Selon les chiffres communiqués par l'OSM, plus de 20 000 personnes ont assisté aux 30 concerts et aux multiples activités complémentaires de la Virée 2013. Les salles étaient pleines, l'écoute était impressionnante. À son tour, et contre beaucoup de mauvaise foi, l'OSM fournit là une nouvelle preuve qu'il existe à Montréal un vaste public pour la musique classique.

Pour la journée de samedi, notre choix s'était porté sur quatre concerts. Tout d'abord, à 16 h 45, à la salle souterraine Beverley Webster Rolph du Musée d'art contemporain: le quatuor formé de cordistes de l'OSM, à savoir les violonistes Olivier Thouin et Marianne Dugal, l'altiste Rémi Pelletier (qui se joindra bientôt au Philharmonique de New York) et le violoncelliste Sylvain Murray.

Voici quatre instrumentistes de premier plan qui sont aussi de vrais musiciens, manifestement heureux de sortir de l'anonymat routinier de l'orchestre pour exprimer autre chose. Ils apportent toute la tension souhaitée au Quartettsatz D. 703 de Schubert (le plus connu des deux en do mineur) et traversent avec la cohésion et la sensibilité de chambristes aguerris le Quatuor K. 465 de Mozart (surnommé «des dissonances» en raison de son introduction quasi atonale). Quelle justesse chez tous, quel beau son de violoncelle chez Murray. Bref, on connaît des quatuors dits professionnels qui jouent moins bien!   

Le reste de la journée se déroulera à la Maison symphonique, où sont annoncés quatre concertos de Mozart en trois concerts.   

À 17 h 45, on apprend que l'autobus de Québec transportant les Violons du Roy est en difficulté et que leur soliste, le pianiste Alexandre Tharaud, jouera seul en les attendant. Le retard nous vaut une belle surprise. Cette fois, on comprend le pianiste de s'amener avec son cahier à musique! Il va jouer sa propre transcription de l'Adagietto de la cinquième Symphonie de Mahler. Musicien étonnant, Tharaud signe ici un arrangement extrêmement touffu où les pleines résonances du piano suggèrent à s'y méprendre les cordes et la harpe du morceau original. Et il multiplie les ritardandos à n'en plus finir, comme l'autorise Mahler.   

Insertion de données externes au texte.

===== config.mk =====
export PLATFORM = sky130hd
export DESIGN_NAME = led_stop_ctrl
export DESIGN_NICKNAME = d
export VERILOG_FILES = /design/src/rtl/led_stop_pkg.sv /design/src/rtl/flash_timebase.sv /design/src/rtl/led_gate.sv /design/src/rtl/pin4_mux.sv /design/src/rtl/out_stage.sv /design/src/rtl/led_stop_ctrl.sv
export SDC_FILE = /design/constraint.sdc
export NUM_CORES = 1
export LEC_CHECK = 0
export ABC_AREA = 1
export ABC_CLOCK_PERIOD_IN_PS = 1800
export BUFFER_PORTS_ARGS = -buffer_cell sky130_fd_sc_hd__buf_2
export CAP_MARGIN = 20
export CORE_MARGIN = 2
export CORE_UTILIZATION = 55
export CTS_BUF_LIST = sky130_fd_sc_hd__clkbuf_4
export DETAILED_ROUTE_END_ITERATION = 10
export GPL_TIMING_DRIVEN = 0
export PLACE_DENSITY = 0.85
export SYNTH_ARGS = -nofsm -noshare
export SYNTH_HDL_FRONTEND = slang
export SYNTH_SLANG_ARGS = --single-unit

===== constraint.sdc =====
create_clock -name clk_i -period 1.8 [get_ports clk_i]
set_input_delay 0.09 -clock clk_i [delete_from_list [all_inputs] [get_ports clk_i]]
set_output_delay 0.09 -clock clk_i [all_outputs]
set_load 0.05 [all_outputs]

===== src/rtl/led_stop_pkg.sv =====
package led_stop_pkg;

  localparam int MODE_FLASH_BIT = 7;
  localparam int MODE_LED2_BIT  = 6;
  localparam int MODE_TRIG_BIT  = 5;

  localparam int STOP_A_BIT = 0;
  localparam int STOP_B_BIT = 1;
  localparam int STOP_C_BIT = 2;

  typedef enum logic [1:0] {
    P4_INPUT = 2'd0,
    P4_LED2  = 2'd1,
    P4_STOPC = 2'd2
  } pin4_role_e;

  function automatic pin4_role_e decode_role(input logic [7:0] mode);
    if (mode[MODE_TRIG_BIT])     return P4_INPUT;
    else if (mode[MODE_LED2_BIT]) return P4_LED2;
    else                          return P4_STOPC;
  endfunction

endpackage


===== src/rtl/flash_timebase.sv =====
module flash_timebase #(
  parameter int HALF_CYCLES = 500000
) (
  input  logic clk_i,
  input  logic rst_ni,
  input  logic run_i,
  output logic phase_o
);
  localparam int CW = (HALF_CYCLES > 1) ? $clog2(HALF_CYCLES) : 1;
  localparam logic [CW-1:0] LAST = CW'(HALF_CYCLES - 1);

  logic [CW-1:0] cnt_q;
  logic          phase_q;

  // idle holds the divider in the lit phase so playback starts lit
  always_ff @(posedge clk_i or negedge rst_ni) begin
    if (!rst_ni) begin
      cnt_q   <= '0;
      phase_q <= 1'b1;
    end else if (!run_i) begin
      cnt_q   <= '0;
      phase_q <= 1'b1;
    end else if (cnt_q == LAST) begin
      cnt_q   <= '0;
      phase_q <= ~phase_q;
    end else begin
      cnt_q   <= cnt_q + 1'b1;
    end
  end

  assign phase_o = phase_q;

  a_r3_idle_lit: assert property (@(posedge clk_i) disable iff (!rst_ni)
    !run_i |=> phase_q);

  a_r3_hold_mid_half: assert property (@(posedge clk_i) disable iff (!rst_ni)
    (run_i && cnt_q != LAST) |=> $stable(phase_q));

  a_r3_toggle_at_end: assert property (@(posedge clk_i) disable iff (!rst_ni)
    (run_i && cnt_q == LAST) |=> phase_q != $past(phase_q));

endmodule


===== src/rtl/led_gate.sv =====
module led_gate #(
  parameter int NUM_LEDS = 2
) (
  input  logic                playing_i,
  input  logic                sect_led_i,
  input  logic                flash_en_i,
  input  logic                alt_i,
  input  logic                phase_i,
  output logic [NUM_LEDS-1:0] led_o
);
  for (genvar i = 0; i < NUM_LEDS; i++) begin : g_led
    localparam bit ODD = (i % 2) == 1;
    logic lit;
    // odd-numbered LEDs take the opposite phase in alternate mode
    assign lit      = flash_en_i ? (phase_i ^ (alt_i & ODD)) : 1'b1;
    assign led_o[i] = playing_i & sect_led_i & lit;
  end
endmodule


===== src/rtl/pin4_mux.sv =====
module pin4_mux
  import led_stop_pkg::*;
(
  input  pin4_role_e role_i,
  input  logic       led2_i,
  input  logic       stopc_i,
  output logic       pin_o,
  output logic       oe_o
);
  always_comb begin
    unique case (role_i)
      P4_LED2:  begin pin_o = led2_i;  oe_o = 1'b1; end
      P4_STOPC: begin pin_o = stopc_i; oe_o = 1'b1; end
      default:  begin pin_o = 1'b0;    oe_o = 1'b0; end
    endcase
  end
endmodule


===== src/rtl/out_stage.sv =====
module out_stage #(
  parameter int WIDTH = 5
) (
  input  logic             clk_i,
  input  logic             rst_ni,
  input  logic [WIDTH-1:0] d_i,
  output logic [WIDTH-1:0] q_o
);
  always_ff @(posedge clk_i or negedge rst_ni) begin
    if (!rst_ni) q_o <= '0;
    else         q_o <= d_i;
  end
endmodule


===== src/rtl/led_stop_ctrl.sv =====
module led_stop_ctrl
  import led_stop_pkg::*;
#(
  parameter int CLK_FREQ_HZ = 3000000,
  parameter int FLASH_HZ    = 3
) (
  input  logic       clk_i,
  input  logic       rst_ni,
  input  logic [7:0] stop_reg_i,
  input  logic [7:0] mode_reg_i,
  input  logic       playing_i,
  input  logic       sect_led_i,
  input  logic       alt_flash_i,
  output logic       led1_o,
  output logic       pin4_o,
  output logic       pin4_oe_o,
  output logic       stpa_o,
  output logic       stpb_o
);
  localparam int HALF_CYCLES = CLK_FREQ_HZ / (2 * FLASH_HZ);
  localparam int NUM_LEDS    = 2;
  localparam int OUT_W       = 5;

  logic                phase;
  logic [NUM_LEDS-1:0] led;
  pin4_role_e          role;
  logic                p4_val, p4_oe;
  logic [OUT_W-1:0]    out_d, out_q;
  logic                unused_bits;

  assign unused_bits = ^{stop_reg_i[7:3], mode_reg_i[4:0]};

  flash_timebase #(.HALF_CYCLES(HALF_CYCLES)) u_tb (
    .clk_i   (clk_i),
    .rst_ni  (rst_ni),
    .run_i   (playing_i),
    .phase_o (phase)
  );

  led_gate #(.NUM_LEDS(NUM_LEDS)) u_gate (
    .playing_i  (playing_i),
    .sect_led_i (sect_led_i),
    .flash_en_i (mode_reg_i[MODE_FLASH_BIT]),
    .alt_i      (alt_flash_i),
    .phase_i    (phase),
    .led_o      (led)
  );

  assign role = decode_role(mode_reg_i);

  pin4_mux u_mux (
    .role_i  (role),
    .led2_i  (led[1]),
    .stopc_i (stop_reg_i[STOP_C_BIT]),
    .pin_o   (p4_val),
    .oe_o    (p4_oe)
  );

  assign out_d = {led[0], p4_val, p4_oe,
                  stop_reg_i[STOP_B_BIT], stop_reg_i[STOP_A_BIT]};

  out_stage #(.WIDTH(OUT_W)) u_out (
    .clk_i  (clk_i),
    .rst_ni (rst_ni),
    .d_i    (out_d),
    .q_o    (out_q)
  );

  assign {led1_o, pin4_o, pin4_oe_o, stpb_o, stpa_o} = out_q;

  a_r1_stop_ab_follow: assert property (@(posedge clk_i) disable iff (!rst_ni)
    1'b1 |=> (stpa_o == $past(stop_reg_i[0])) && (stpb_o == $past(stop_reg_i[1])));

  a_r2_stopc_pin: assert property (@(posedge clk_i) disable iff (!rst_ni)
    (!mode_reg_i[5] && !mode_reg_i[6]) |=> pin4_oe_o && (pin4_o == $past(stop_reg_i[2])));

  a_r4_input_released: assert property (@(posedge clk_i) disable iff (!rst_ni)
    mode_reg_i[5] |=> !pin4_oe_o && !pin4_o);

  a_r5_idle_dark: assert property (@(posedge clk_i) disable iff (!rst_ni)
    !playing_i |=> !led1_o);

  a_r6_section_dark: assert property (@(posedge clk_i) disable iff (!rst_ni)
    !sect_led_i |=> !led1_o);

  a_r7_steady_lit: assert property (@(posedge clk_i) disable iff (!rst_ni)
    (playing_i && sect_led_i && !mode_reg_i[7]) |=> led1_o);

  a_r8_alt_opposite: assert property (@(posedge clk_i) disable iff (!rst_ni)
    (playing_i && sect_led_i && mode_reg_i[7] && !mode_reg_i[5] && mode_reg_i[6]
     && alt_flash_i) |=> (pin4_o != led1_o));

  a_r8_sync_same: assert property (@(posedge clk_i) disable iff (!rst_ni)
    (!mode_reg_i[5] && mode_reg_i[6] && !alt_flash_i) |=> (pin4_o == led1_o));

  always_comb begin
    if (!rst_ni) begin
      a_r9_reset_low: assert (out_q == '0);
    end
  end

endmodule


# Yosys cells after proc, flatten, opt, wreduce, memory -nomap -nowiden
# Index checks and enable logic that the tools add are counted.
# word_totals
ff_bits	25
output_inout_bits	5
word_cells	24
in_bits	21
# op_classes
n_bitwise	5
n_addsub	1
n_reduce_logical	1
n_eq_ne	4
mux	10
# ops
op	count
2-to-1 mux 19 bit	2
adder 19 x 1 -> 19 bit, second input constant	1
== test 19 bit, second input constant	1
2-to-1 mux 1 bit	5
2-to-1 mux 2 bit	2
bitwise AND 1 bit	3
== test 2 x 1 -> 1 bit, second input constant	1
== test 2 bit, second input constant	1
inequality test 2 x 1 -> 1 bit, second input constant	1
one-hot mux 1 bit (2 select lines)	1
OR reduction 2 bit	1
NOT 1 bit	1
XOR 1 bit	1

# Longest topological paths before layout
# Gate-level depths: netlist of the first run.
# depth
depth_word	5
ltp_mapped	9
ltp_nobuf	9

# Modules after synthesis
# A second synthesis of the first run with hierarchy kept.
# unflattened
cells_unflattened	182
hier_area_um2	1361.3
# modules_own_cells
module	n_inst	seq_area_each_um2	cells_per_inst	area_each_um2
flash_timebase	1	501.7	156	1129.8
out_stage	1	125.1	5	125.1
pin4_mux	1	0.0	8	52.6
led_gate	1	0.0	10	40.0
led_stop_ctrl	1	0.0	3	13.8

# Least setup slack after synthesis of the first run
# Ideal clock, no wire load.
# synth_path
kind	reg-to-reg
from	register u_tb.cnt_q[0]
to	register u_tb.cnt_q[13]
arrival_time_ns	1.216
setup_ns	0.118
stages_incl_launch_ff	9
synth_period_minus_slack_ns	1.334
n_path_buf	0
required_ns	1.682
path_slack_ns	0.466
path_cell_list	dfrtp_1 ha_1 nand2_1 nor2_4 nand3_1 nor2_2 nor2_4 inv_2 nor2_1
# synth_between
elab_chain_len	3
word_cells_on_any_way	4
classes_between	1 x add/sub; 1 x eq/ne; 2 x mux
# synth_lines
element	line	rtl
start: declaration	flash_timebase.sv:12	logic [CW-1:0] cnt_q;
start signal: assignment	flash_timebase.sv:27	cnt_q <= cnt_q + 1'b1;
adder 19 x 1 -> 19 bit / == test 19 bit (equally long branches)	flash_timebase.sv:27, flash_timebase.sv:23	
2-to-1 mux 19 bit *	flash_timebase.sv:23	end else if (cnt_q == LAST) begin
2-to-1 mux 19 bit *	flash_timebase.sv:20	end else if (!run_i) begin
# Mark *: on every way between the ends. The rest lies on a longest branch, timed or not.
# A chain may end at the register's enable or synchronous reset.

# Worst setup path in the final report of the first run
# layout_path
from	register u_tb.cnt_q[0]
to	register u_tb.cnt_q[17]
# The elaborated chain is that of the path after synthesis.

==> out/summary.log, run 1 <==
[detailed_routing] total wirelength of the detailed-routed design 2.77 mm
[critical_path] Crit path required time 2.02 ns
[clocking] clock tree from TritonCTS done
[critical_path] startpoint type of the worst setup path register
[place] placed wire-length estimate after detailed placement 2.06 mm
[floorplan] die area 2850 sq um
[clocking] quantity of hold-fixing buffers added after cts 7
[critical_path] cell family with most CP delay simple AND/OR/NAND/NOR gates
[synthesis] dominant cells by area after synthesis dfrtp_1 (45%), nand2_1 (13%), nor2_1 (11%)
[global_routing] GR met1 Demand/Resource 29.3%
[floorplan] boundary pin count 26
[cells_and_area] cell area after layout 1550 sq um
[floorplan] die extent in x 53.4 um
[status] result of the run finished clean
[power_and_ir_drop] total power per unit cell area 598 nW/um^2
[global_routing] grt peak-use layer met2
[critical_path] crit end category register
[critical_path] highest cell delay on the worst timing path 0.41 ns
[floorplan] number of rows created at floorplan 17
[detailed_routing] per-cell routed wire length 11.9 um
[power_and_ir_drop] part of the total power dissipated in combinational logic 10.4%
[synthesis] Syn Inst Count 179
[power_and_ir_drop] share of power burned in registers 63.0%
[clocking] Clk Tree Root Cell clkbuf_4
[synthesis] post-synthesis cell type count 22
[sta] worst hold slack 0.0376 ns
[synthesis] Post-synth ARST share 100%
[synthesis] register area share after synthesis 46.7%
[place] pre-CTS setup slack 0.256 ns
[cells_and_area] area grow syn2layout 15.5%
[sta] worst slew pin tran 0.526 ns
[floorplan] vertical die dimension 53.4 um
[floorplan] Initial Utilization 59.5%
[power_and_ir_drop] fraction of power spent switching nets 25.3%
[place] number of input and output port buffers inserted 15
[power_and_ir_drop] clock power share 26.6%
[global_routing] pin count of the biggest net entering global routing 26
[detailed_routing] initial detailed-routing violation count 23
[detailed_routing] via/cell ratio 5.21
[power_and_ir_drop] switching power 0.234 mW
[global_routing] met3 usage 2.54%
[clocking] depth of the CTS H-tree 1
[critical_path] WS Path Type reg2reg
[sta] setup slack after layout 0.219 ns
[sta] setup violation total in the final timing report 0
[synthesis] flop and latch count out of synthesis 25
[job] maxcap violations 0
[critical_path] arrival time worst endpoint 1.81 ns
[power_and_ir_drop] internal power component 0.692 mW
[synthesis] synthesized area divided by synthesized cell count 7.49 sq um
[critical_path] Reg2Reg Setup Slack 0.22 ns
[synthesis] EDFF count, synth 0
[clocking] # Post-CTS Setup Buffers 0
[critical_path] cell mode on critical path nor2_4
[place] Final Wtd Congestion 0.926
[floorplan] Std-Cell Core Area 2250 sq um
[power_and_ir_drop] Leak Pwr 0.716 nW
[sta] setup repair after global routing missed its margin no
[global_routing] number of antenna violations at the first check in global routing 0
[critical_path] cell type of the slowest stage on the worst timing path dfrtp_1
[clocking] clock buffer count from CTS 3
[clocking] clock latency at the later pin of the worst-skew pair 0.32 ns
[critical_path] crit path max fanout 7
[synthesis] fraction of post-synthesis cell area in the top cell type by area 44.8%
[synthesis] most frequently used flop master after synthesis dfrtp_1
[clocking] Clock Tree Buf Depth 2
[critical_path] count of buffer and inverter cells on the critical path 1
[sta] final worst-path cycle share 87.9%
[synthesis] post-synth net total 201
[cells_and_area] fin nets 228
[sta] post-layout minimum cycle time 1.58 ns
[global_routing] GR Util All Layers 23.4%
[global_routing] Congestion Overflow GR 0
[detailed_routing] remaining routing DRC violations 0
[global_routing] first-pass GRT wire length 4.77 mm
[detailed_routing] number of iterations in the first detailed-routing pass 4
[place] placed instance area 1450 sq um
[cells_and_area] fraction of layout instances using a drive strength above 1 13.7%
[clocking] clock transition at the registers of the reported paths 0.14 ns
[clocking] number of clock sinks 25
[clocking] CTS resizes 0
[power_and_ir_drop] IR Drop Worst-Case VDD 0.560 mV
[critical_path] worst-path cell chain ha_1 > nand2_1 > nor2_4 > nand3_1 > nor2_2 > nor2_4 > inv_2 > nor2_1
[sta] total negative setup slack 0 ns
[global_routing] via count of the first global-routing pass 1181
[sta] Layout Skew 0.0100 ns
[synthesis] area of the mapped netlist 1340 sq um
[synthesis] cell taking the most area after synthesis dfrtp_1
[detailed_routing] number of nets with antenna violations after detailed routing 0
[detailed_routing] number of vias after detailed routing 1214
[sta] Max-Slew Margin vs Limit 65.0%
[global_routing] routing usage on met2 38.5%
[sta] Hold Vio Cnt, Final 0
[sta] final count of pins violating max slew 0
[cells_and_area] diodes inserted 0
[synthesis] number of warnings printed during yosys synthesis 0
[sta] Fmax achieved 632 MHz
[hold_path] worst min-delay path class in2reg
## worst reg2reg max path: stages (launching register included)
cell and delay [ns]:
dfrtp_1 0.41, ha_1 0.20, nand2_1 0.14, nor2_4 0.16
nand3_1 0.12, nor2_2 0.19, nor2_4 0.08, inv_2 0.13
nor2_1 0.07
## kinds of logic (layout without fill, tap and decap cells)
group                      count (synthesis)  after routing  share of synthesized area [%]
buffers and inverters                     25             51                           7.00
adders and majority gates                  1              1                          0.933
xor gates and xnor gates                   9              9                           5.88
and+or+nand+nor                          111            111                           36.1
DFF                                       25             25                           46.7
AOI/OAI and AO/OA                          8              8                           3.36
## Yosys cell counts, types with 2 or more instances
cell type / number
a21oi_1: 3
dfrtp_1: 24
inv_1: 23
nand2_1: 45
nand2_2: 2
nand3_1: 11
nand4_1: 2
nor2_1: 41
nor2_4: 4
nor3_1: 3
o21ai_0: 3
xor2_1: 8
## sequential cells by signal (all words and copies together) (netlist names)
register      flops
u_tb.cnt_q       19
u_tb.phase_o      1
u_out.q_o         5
## routing by layer
layer,up-vias,part of all wire [%]
li1,601,-
met1,561,43
met2,37,48
met3,15,3.9
met4,0,4.8
met5,-,0
## power groups by stage
stage | Sequential [mW] | Combinational, mW | Clock, mW
final | 0.584 | 0.0964 | 0.246
after global routing | 0.585 | 0.105 | 0.273
after CTS | 0.584 | 0.0957 | 0.256
after detailed placement | 0.594 | 0.0840 | 0
after global placement | 0.594 | 0.0812 | 0
after floorplan | 0.616 | 0.0258 | 0
## per-stage QoR
| step | std cells | total power [mW] | utilization, % |
|---|---|---|---|
| after floorplan | 179 | 0.641 | - |
| after global placement | 222 | 0.675 | 64.4 |
| after detailed placement | 222 | 0.678 | 64.4 |
| after CTS | 233 | 0.936 | 68.7 |
| after global routing | 233 | 0.964 | 68.7 |
| final | 233 | 0.926 | 68.7 |
## layout by cell type, fill, tap and decap left out
master and instances:
nand3_1 11, clkinv_1 1, clkinv_2 1, ha_1 1, nand2_2 2, nor2_4 4
nor3_1 3, dfrtp_1 24, o21ai_0 3, xor2_1 8, nor2_2 1, nand3b_1 1
nand2_1 45, clkbuf_4 3, xnor2_1 1, dfstp_2 1, inv_1 23, nor2_1 41
a21oi_1 3, nand4_1 2, inv_2 1, dlygate4sd3_1 7, o21a_1 1, nor3b_1 1
o211ai_1 1, buf_2 15
## final cells by class
class	instances	area (sq um)
clock inverter	1	5.00
timing repair buffer	22	145
clock buffer	3	22.5
inverter	25	93.8
fill	196	706
multi-input combinational	129	621
tap	28	35.0
sequential	25	627
## worst paths after layout
check | cells past startpoint | from | end
setup reg to reg | 8 | u_tb.cnt_q[0] | u_tb.cnt_q[17]
max in group asynchronous | 2 | rst_ni | u_tb.phase_o
min in group asynchronous | 2 | rst_ni | u_tb.cnt_q[10]
hold reg to reg | 1 | u_tb.cnt_q[0] | u_tb.cnt_q[0]
hold / removal | 3 | sect_led_i | u_out.q_o[3]
setup / recovery | 8 | u_tb.cnt_q[0] | u_tb.cnt_q[17]
No activity file was read; power rests on OpenSTA's default activity.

Le petit orchestre et son chef Bernard Labadie arrivent ensuite. On élimine, bien sûr, l'ouverture de Haydn. M. Tharaud a choisi le Concerto K. 271, surnommé «Jeunehomme» parce qu'il est associé, non pas à un jeune homme (!), mais à une pianiste qui s'appelait Mademoiselle Jeunehomme. Très expressif au mouvement lent, M. Tharaud prend le Rondo final un peu vite pour ses moyens et vient bien près de trébucher à deux reprises. Mais il ne trébuche pas. Un «couac» des cors ne le dérange pas non plus.   

À 19 h 30, Kent Nagano et l'OSM prennent place pour les trois autres concertos. Nagano tire des Hébrides de Mendelssohn quelques beaux échos de plein air. «La grande dame du piano» (pour citer le programme) paraît ensuite: Angela Hewitt, en robe étincelante, pour le Concerto K. 482, sans doute le plus long et le plus fascinant du catalogue mozartien. Des décalages entre piano et orchestre indiquent que les répétitions ont été insuffisantes ou que la fatigue commence à gagner les musiciens. Mme Hewitt joue les cadences (toutes anonymes) avec une grande facilité et ornemente beaucoup au passage. Ce sont les seuls éléments à retenir d'une exécution plutôt terne.   

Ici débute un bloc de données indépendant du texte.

--- src/rtl/speed_dir_decoder.sv ---
module speed_dir_decoder
  import sdd_pkg::*;
#(
  parameter int FW         = 16,
  parameter int LW         = 8,
  parameter int PON_CYCLES = 650
) (
  input  logic                 clk,
  input  logic                 rst,
  input  logic                 smp_vld,
  input  logic signed [FW-1:0] field_a,
  input  logic signed [FW-1:0] field_b,
  input  logic signed [FW-1:0] thr_on,
  input  logic signed [FW-1:0] thr_off,
  input  logic [LW-1:0]        lead_cyc,
  output logic                 speed_o,
  output logic                 dir_o
);
  localparam int PCW = $clog2(PON_CYCLES + 2);

  logic [PCW-1:0]        pon_cnt;
  logic                  ready;
  logic signed [FW-1:0]  fld [NCH];
  logic [NCH-1:0]        st, chg;

  always_ff @(posedge clk) begin
    if (rst) begin
      pon_cnt <= '0;
      ready   <= 1'b0;
    end else if (!ready) begin
      pon_cnt <= pon_cnt + 1'b1;
      ready   <= (pon_cnt == PCW'(PON_CYCLES));
    end
  end

  assign fld[0] = field_a;
  assign fld[1] = field_b;

  for (genvar g = 0; g < NCH; g++) begin : g_ch
    hyst_cmp #(.FW(FW)) cmp_i (
      .clk       (clk),
      .rst       (rst),
      .en_i      (ready),
      .vld_i     (smp_vld),
      .field_i   (fld[g]),
      .thr_on_i  (thr_on),
      .thr_off_i (thr_off),
      .state_o   (st[g]),
      .chg_o     (chg[g])
    );
  end

  dir_track dir_i (
    .clk   (clk),
    .rst   (rst),
    .en_i  (ready),
    .chg_i (chg),
    .st_i  (st),
    .dir_o (dir_o)
  );

  edge_delay #(.LW(LW)) spd_i (
    .clk    (clk),
    .rst    (rst),
    .en_i   (ready),
    .trig_i (chg[0]),
    .lead_i (lead_cyc),
    .out_o  (speed_o)
  );

  // idle level during the power-on interval
  a_r8_idle: assert property (@(posedge clk) disable iff (rst)
    !ready |-> !speed_o && !dir_o);
  // direction never moves on the cycle a speed edge appears
  a_r9_dir_first: assert property (@(posedge clk) disable iff (rst)
    !$stable(speed_o) |-> $stable(dir_o));
  // a channel-B-only change never starts a speed edge
  a_r4_b_only: assert property (@(posedge clk) disable iff (rst)
    ready && chg == 2'b10 && !$stable(st[1]) |-> $stable(st[0]));
endmodule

Exceptionnellement, le concert final, à 21 h 30, s'étend à un peu plus d'une heure. On aurait pu omettre l'ouverture du Barbier de Séville. Le Concerto K. 218 met en scène Hyeyoon Park, une autre de ces innombrables violonistes asiatiques qui jouent juste et avec musicalité. Mais on est surtout venu pour retrouver, cette fois face à face dans le Concerto pour deux pianos K. 365, le vétéran Menahem Pressler et le débutant Kit Armstrong, lequel pourrait être, à 21 ans, l'arrière-petit-fils du légendaire quasi-nonagénaire.   

L'énorme différence d'âge n'est évidente que dans quelques passages du finale où Pressler, au premier piano, peine un peu, en plus de tourner lui-même ses pages. L'ensemble est admirable de clarté, de synchronisation et d'expression. Nagano et l'orchestre respirent avec eux à chaque instant et tous reçoivent l'une de ces ovations dont on reparlera sans doute un jour.